If a workload requires more computing resources than are currently available, it might be wise to consider using the resources offered by an external cloud services provider. Only if this need persists would it be necessary to go through the process of purchasing more systems, software licenses, storage and hire additional staff.
All of a company’s options should be considered
Comfort suggested that if both dedicated and shared resources are available options in an off premise solution, then the optimization and flexibility around hybrid use cases are far simpler as the data locality issues go away. Furthermore, the security model is simpler to manage.
Decision-makers would be wise, he would point out, to evaluate the options for each of their workloads rather than deploying one option everywhere.
Looking at the wrong metrics
Comfort also points out that most companies that are considering the use of cloud computing services are looking at the wrong metrics when making their decision. He would suggest looking beyond IT issues to considering the full impact on the company as a whole. It would be wise for decision-makers to consider what no longer needs to be done and the costs of those things when working with a cloud computing environment.
Comfort suggests that cloud computing means that companies can shift to thinking more about what they need to accomplish rather than being locked into thinking about how something needs to be accomplished. The cloud services provider, he would point out, addresses the how leaving companies free to focus on the what.
In the end, Comfort would point out, companies could focus more on productivity and what they need to do to prosper in this rapidly changing market. Lifting the burden of IT from decision-makers’ thinking could result in a great deal of innovation.
Comfort’s efforts to change the industry conversation about cloud computing could result in both a more productive and pragmatic discussion of what companies need to do to better use IT as a competitive weapon without forcing them to consider things such as acquiring new real estate for a data center, systems, software licenses or increasing staffing levels to acquire new expertise.

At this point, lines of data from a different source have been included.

This design comes from an exercise in tuning for small area, a short achievable clock period and few clock cycles on the open sky130 flow, not from production work.
Only simulation tests tie the RTL to the original design; equivalence was not proved.

==> flow/design.v (excerpt) <==
module cnn_layer_top
(
    input  wire logic          clk,
    input  wire logic          rst_n,
    input  wire logic          i_sample_valid,
    input  wire cnn_pkg::sample_t       i_sample,
    input  wire logic          i_sample_last,
    output logic               o_sample_credit,
    input  wire logic          i_load_weights,
    input  wire cnn_pkg::weights_flat_t i_weights,
    input  wire logic          i_load_biases,
    input  wire cnn_pkg::biases_flat_t  i_biases,
    output logic               o_feat_valid,
    output cnn_pkg::feature_vec_t       o_feat,
    output logic               o_feat_last,
    input  wire logic          i_feat_credit
);
Size in the first run: about 1000 flip-flops, about 340 I/O pins, ~71000 µm² of cells after synthesis.
export LEC_CHECK = 0
export CAP_MARGIN = 20
export CORE_MARGIN = 2
export CORE_UTILIZATION = 40
export SLEW_MARGIN = 20
export SYNTH_HIERARCHICAL = 1
export SYNTH_MINIMUM_KEEP_SIZE = 0
create_clock -name core_clock -period 11.0 [get_ports {clk}]
standard.sh (not shown) runs the stock make flow with config.mk's settings and CLKGATE_MAP_FILE= SYNTH_SCRIPT=/design/flow/synth_recipe.tcl, a recipe that flattens the netlist after the stock synthesis.
==> flow/flow/run.sh <==
#!/bin/bash
# The standard layout, with plain buffers (buf_2) on the ports instead of the
# delay buffers buffer_ports picks by default. Everything else, synthesis
# included, is the standard flow (standard.sh).
set -euo pipefail
export BUFFER_PORTS_ARGS="-buffer_cell sky130_fd_sc_hd__buf_2"
bash standard.sh > standard.log 2>&1
Testbench counts at the start, summed over its fixed seeds: cycles 8,009.
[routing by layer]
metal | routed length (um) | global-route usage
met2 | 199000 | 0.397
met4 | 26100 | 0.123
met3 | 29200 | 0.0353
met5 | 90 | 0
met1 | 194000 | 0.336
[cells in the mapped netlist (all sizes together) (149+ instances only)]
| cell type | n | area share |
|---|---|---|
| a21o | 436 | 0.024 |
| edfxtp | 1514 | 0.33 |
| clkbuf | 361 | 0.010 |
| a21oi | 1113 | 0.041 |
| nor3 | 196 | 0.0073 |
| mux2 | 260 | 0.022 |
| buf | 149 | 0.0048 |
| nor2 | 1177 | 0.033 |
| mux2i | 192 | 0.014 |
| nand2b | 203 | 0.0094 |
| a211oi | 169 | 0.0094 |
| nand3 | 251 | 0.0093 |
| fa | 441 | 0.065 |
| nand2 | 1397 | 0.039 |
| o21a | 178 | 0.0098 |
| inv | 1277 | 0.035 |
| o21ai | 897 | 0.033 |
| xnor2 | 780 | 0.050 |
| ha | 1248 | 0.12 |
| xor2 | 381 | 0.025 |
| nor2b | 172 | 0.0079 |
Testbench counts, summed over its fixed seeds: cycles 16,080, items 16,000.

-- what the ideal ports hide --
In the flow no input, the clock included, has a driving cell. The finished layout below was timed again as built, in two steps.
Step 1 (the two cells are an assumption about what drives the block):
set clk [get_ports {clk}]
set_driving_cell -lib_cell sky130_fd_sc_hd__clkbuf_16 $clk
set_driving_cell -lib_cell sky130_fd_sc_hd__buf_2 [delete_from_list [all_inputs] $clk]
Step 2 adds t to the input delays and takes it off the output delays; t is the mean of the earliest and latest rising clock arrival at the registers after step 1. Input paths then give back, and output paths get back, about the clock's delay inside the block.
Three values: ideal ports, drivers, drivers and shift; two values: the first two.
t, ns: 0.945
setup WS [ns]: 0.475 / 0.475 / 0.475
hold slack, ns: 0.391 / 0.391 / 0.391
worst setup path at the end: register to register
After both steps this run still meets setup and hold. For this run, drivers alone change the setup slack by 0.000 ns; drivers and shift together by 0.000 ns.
From an optimization exercise on the open Yosys and OpenROAD flow, aimed at small area, a short achievable clock period and few clock cycles per item; shortcuts taken in it are not production practice. The RTL was checked by simulation tests, not by an equivalence proof against the original design. Power is estimated from default activity; no workload was simulated.

before:
Design positional_list_engine_core, start of the top module:
module positional_list_engine_core #(
  parameter int CAPACITY   = plec_pkg::CAPACITY_DEF,
  parameter int ENTRY_BITS = plec_pkg::ENTRY_BITS_DEF
) (
  input  logic                              clk_i,
  input  logic                              rst_ni,
  input  logic                              req_valid_i,
  output logic                              req_ready_o,
  input  logic [plec_pkg::OP_BITS-1:0]      req_op_i,
  input  logic [plec_pkg::INDEX_BITS-1:0]   req_index_i,
  input  logic [plec_pkg::INDEX_BITS-1:0]   req_index_b_i,
  input  logic [plec_pkg::VALUE_BITS-1:0]   req_entry_value_i,
  output logic                              rsp_valid_o,
  input  logic                              rsp_ready_i,
  output logic [plec_pkg::VALUE_BITS-1:0]   rsp_read_value_o,
  output logic [plec_pkg::COUNT_BITS-1:0]   rsp_entry_count_o,
  output logic [plec_pkg::STATUS_BITS-1:0]  rsp_status_o
);
  localparam int W  = ENTRY_BITS;
  localparam int RW = plec_pkg::VALUE_BITS + 7 + plec_pkg::STATUS_BITS;
  ...
make LEC_CHECK=0 CAP_MARGIN=20 CORE_MARGIN=2 CORE_UTILIZATION=45 CTS_CLUSTER_DIAMETER=100 CTS_CLUSTER_SIZE=22 PLACE_DENSITY=0.55 SETUP_SLACK_MARGIN=4.8 SLEW_MARGIN=20 SYNTH_HIERARCHICAL=1 finish   # period 7.5 ns
run.sh (not shown) runs the stock make flow with config.mk's settings and CLKGATE_MAP_FILE= SYNTH_SCRIPT=/design/flow/synth_recipe.tcl, a recipe that flattens the netlist after the stock synthesis.
before: all stages complete, timing, DRC and antenna checks passed
Testbench counts of before, summed over its fixed seeds: cycles 16,016, items 16,000.
This design comes from an exercise in tuning for small area and a short achievable clock period on the open sky130 flow, not from production work. Function was checked by simulation only, so behaviour that the tests miss may differ from the original. No activity file was given, so power comes from the tool's default toggle rates.

==> fjord <==
==> flow/design.v <==
`default_nettype none
package tcq_pkg;
  localparam int RING_DEPTH = 64;
  localparam int SLOT_COUNT = 16;
  localparam logic [2:0] ST_ENQUEUED  = 3'd0;
  localparam logic [2:0] ST_COALESCED = 3'd1;
  localparam logic [2:0] ST_DROPPED   = 3'd2;
  localparam logic [2:0] ST_DEQUEUED  = 3'd3;
  localparam logic [2:0] ST_EMPTY     = 3'd4;
  localparam logic [2:0] ST_REJECTED  = 3'd5;
endpackage
`default_nettype wire
`default_nettype none
module tcq_ring_mem (
  input  wire logic        clk,
  input  wire logic [63:0] we,        
  input  wire logic [19:0] wr_data,
  input  wire logic [63:0] rd_sel,    
  output logic      [19:0] rd_data
);
  logic [19:0] mem [64];
  for (genvar i = 0; i < 64; i++) begin : g_row
    always_ff @(posedge clk) begin
      if (we[i]) mem[i] <= wr_data;
    end
  end
  always_comb begin
    rd_data = '0;
    for (int i = 0; i < 64; i++) begin
      rd_data = rd_data | (mem[i] & {20{rd_sel[i]}});
    end
  end
endmodule
`default_nettype wire
`default_nettype none
module two_class_tx_queue (
  input  wire logic        clk,
  input  wire logic        rst_n,
  input  wire logic        in_tvalid,
  output logic             in_tready,
  input  wire logic [23:0] in_tdata,    
  input  wire logic [2:0]  in_tuser,    
  output logic             out_tvalid,
  input  wire logic        out_tready,
  output logic [31:0]      out_tdata,   
  output logic [3:0]       out_tuser    
);
  logic        s1_valid_r;
  logic [1:0]  s1_cmd;
  logic        s1_kn;
  logic [3:0]  s1_slot;
  logic [15:0] s1_tag;
  logic        out_valid_r;
  logic        hold;
  logic        fire;
  assign hold      = out_valid_r & ~out_tready;
  assign fire      = s1_valid_r & ~hold;
  assign in_tready = ~s1_valid_r | ~hold;
  always_ff @(posedge clk) begin
    if (!rst_n) begin
      s1_valid_r  <= 1'b0;
      out_valid_r <= 1'b0;
    end else begin
      if (in_tready) s1_valid_r <= in_tvalid;
      if (!hold)     out_valid_r <= s1_valid_r;
    end
  end
  always_ff @(posedge clk) begin
    if (in_tready) begin
      s1_cmd  <= in_tuser[1:0];
      s1_kn   <= in_tuser[2];
      s1_slot <= in_tdata[3:0];
      s1_tag  <= in_tdata[19:4];
    end
  end
  logic [5:0]  head_r, tail_r;
  logic [6:0]  cnt_r;
  logic [6:0]  depth_r;
  logic [15:0] pend_r;
  logic full, ring_empty, pend_any;
  assign full       = cnt_r[6];
  assign ring_empty = (cnt_r == 7'd0);
  assign pend_any   = |pend_r;
  logic is_enq, is_deq, is_req;
  assign is_enq = (s1_cmd == 2'd0);
  assign is_deq = (s1_cmd == 2'd1);
  assign is_req = (s1_cmd == 2'd2);
  logic [15:0] idx_oh;
  always_comb begin
    idx_oh = '0;
    idx_oh[s1_slot] = 1'b1;
  end
  logic idx_pend;
  assign idx_pend = |(pend_r & idx_oh);
  logic [15:0] low_oh;
  assign low_oh = pend_r & (~pend_r + 16'd1);
  logic [3:0] pick;
  always_comb begin
    pick = '0;
    for (int i = 0; i < 16; i++) begin
      if (low_oh[i]) pick = pick | 4'(i);
    end
  end
  logic [63:0] head_oh, tail_oh, headm1_oh;
  always_comb begin
    head_oh = '0;
    head_oh[head_r] = 1'b1;
    tail_oh = '0;
    tail_oh[tail_r] = 1'b1;
  end
  assign headm1_oh = {head_oh[0], head_oh[63:1]};
  logic [63:0] ring_we;
  assign ring_we = full ? 64'd0 : (is_req ? headm1_oh : tail_oh);
  logic [19:0] ring_rd;
  tcq_ring_mem u_ring (
    .clk     (clk),
    .we      (ring_we),
    .wr_data ({s1_slot, s1_tag}),
    .rd_sel  (head_oh),
    .rd_data (ring_rd)
  );
  logic [15:0] slot_tag_r [16];
  logic        slot_wr;
  assign slot_wr = s1_valid_r & is_enq & s1_kn;
  for (genvar i = 0; i < 16; i++) begin : g_slot
    always_ff @(posedge clk) begin
      if (slot_wr && idx_oh[i]) slot_tag_r[i] <= s1_tag;
    end
  end
  logic [15:0] slot_rd;
  always_comb begin
    slot_rd = '0;
    for (int i = 0; i < 16; i++) begin
      slot_rd = slot_rd | (slot_tag_r[i] & {16{low_oh[i]}});
    end
  end
  logic ring_enq, ring_req, ring_deq, slot_enq, slot_deq;
  assign ring_enq = is_enq & ~s1_kn & ~full;
  assign ring_req = is_req & ~full;
  assign ring_deq = is_deq & ~ring_empty;
  assign slot_enq = is_enq & s1_kn;
  assign slot_deq = is_deq & ring_empty & pend_any;
  logic inc, dec;
  assign inc = ring_enq | ring_req | (slot_enq & ~idx_pend);
  assign dec = ring_deq | slot_deq;
  logic [2:0] status;
  always_comb begin
    status = tcq_pkg::ST_EMPTY;
    case (s1_cmd)
      2'd0: status = s1_kn ? (idx_pend ? tcq_pkg::ST_COALESCED : tcq_pkg::ST_ENQUEUED)
                           : (full ? tcq_pkg::ST_DROPPED : tcq_pkg::ST_ENQUEUED);
      2'd1: status = (ring_deq | slot_deq) ? tcq_pkg::ST_DEQUEUED : tcq_pkg::ST_EMPTY;
      2'd2: status = full ? tcq_pkg::ST_REJECTED : tcq_pkg::ST_ENQUEUED;
      default: status = tcq_pkg::ST_EMPTY;
    endcase
  end
  always_ff @(posedge clk) begin
    if (!rst_n) begin
      head_r  <= '0;
      tail_r  <= '0;
      cnt_r   <= '0;
      depth_r <= '0;
      pend_r  <= '0;
    end else if (fire) begin
      if (ring_deq) head_r <= head_r + 6'd1;
      else if (ring_req) head_r <= head_r - 6'd1;
      if (ring_enq) tail_r <= tail_r + 6'd1;
      if (ring_enq | ring_req) cnt_r <= cnt_r + 7'd1;
      else if (ring_deq) cnt_r <= cnt_r - 7'd1;
      if (inc) depth_r <= depth_r + 7'd1;
      else if (dec) depth_r <= depth_r - 7'd1;
      pend_r <= (pend_r | (slot_enq ? idx_oh : 16'd0)) & ~(slot_deq ? low_oh : 16'd0);
    end
  end
  logic [2:0]  res_status;
  logic        res_kn;
  logic [15:0] res_tag;
  logic [3:0]  res_slot;
  always_ff @(posedge clk) begin
    if (!hold) begin
      res_status <= status;
      res_kn     <= slot_deq;
      res_tag    <= ring_deq ? ring_rd[15:0] : (slot_deq ? slot_rd : 16'd0);
      res_slot   <= ring_deq ? ring_rd[19:16] : (slot_deq ? pick : 4'd0);
    end
  end
  assign out_tvalid = out_valid_r;
  assign out_tdata  = {5'b0, depth_r, res_slot, res_tag};
  assign out_tuser  = {res_kn, res_status};
endmodule
`default_nettype wire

Cloud computing needs to move beyond the stage of being merely a “catch phrase” to the “wiring in the wall,” that is just one of the ways IT is utilized by companies. Comfort is hoping that once cloud computing moves on from being discussed as being “everything to everyone, everywhere, always”, like client/server computing, the use of PCs and other topics have over time, the industry can move on to solving business problems and helping companies achieve desired outcomes. An analogy would be to move from having to design the engine, transmission and frame and just focus on being able to drive where we want to go.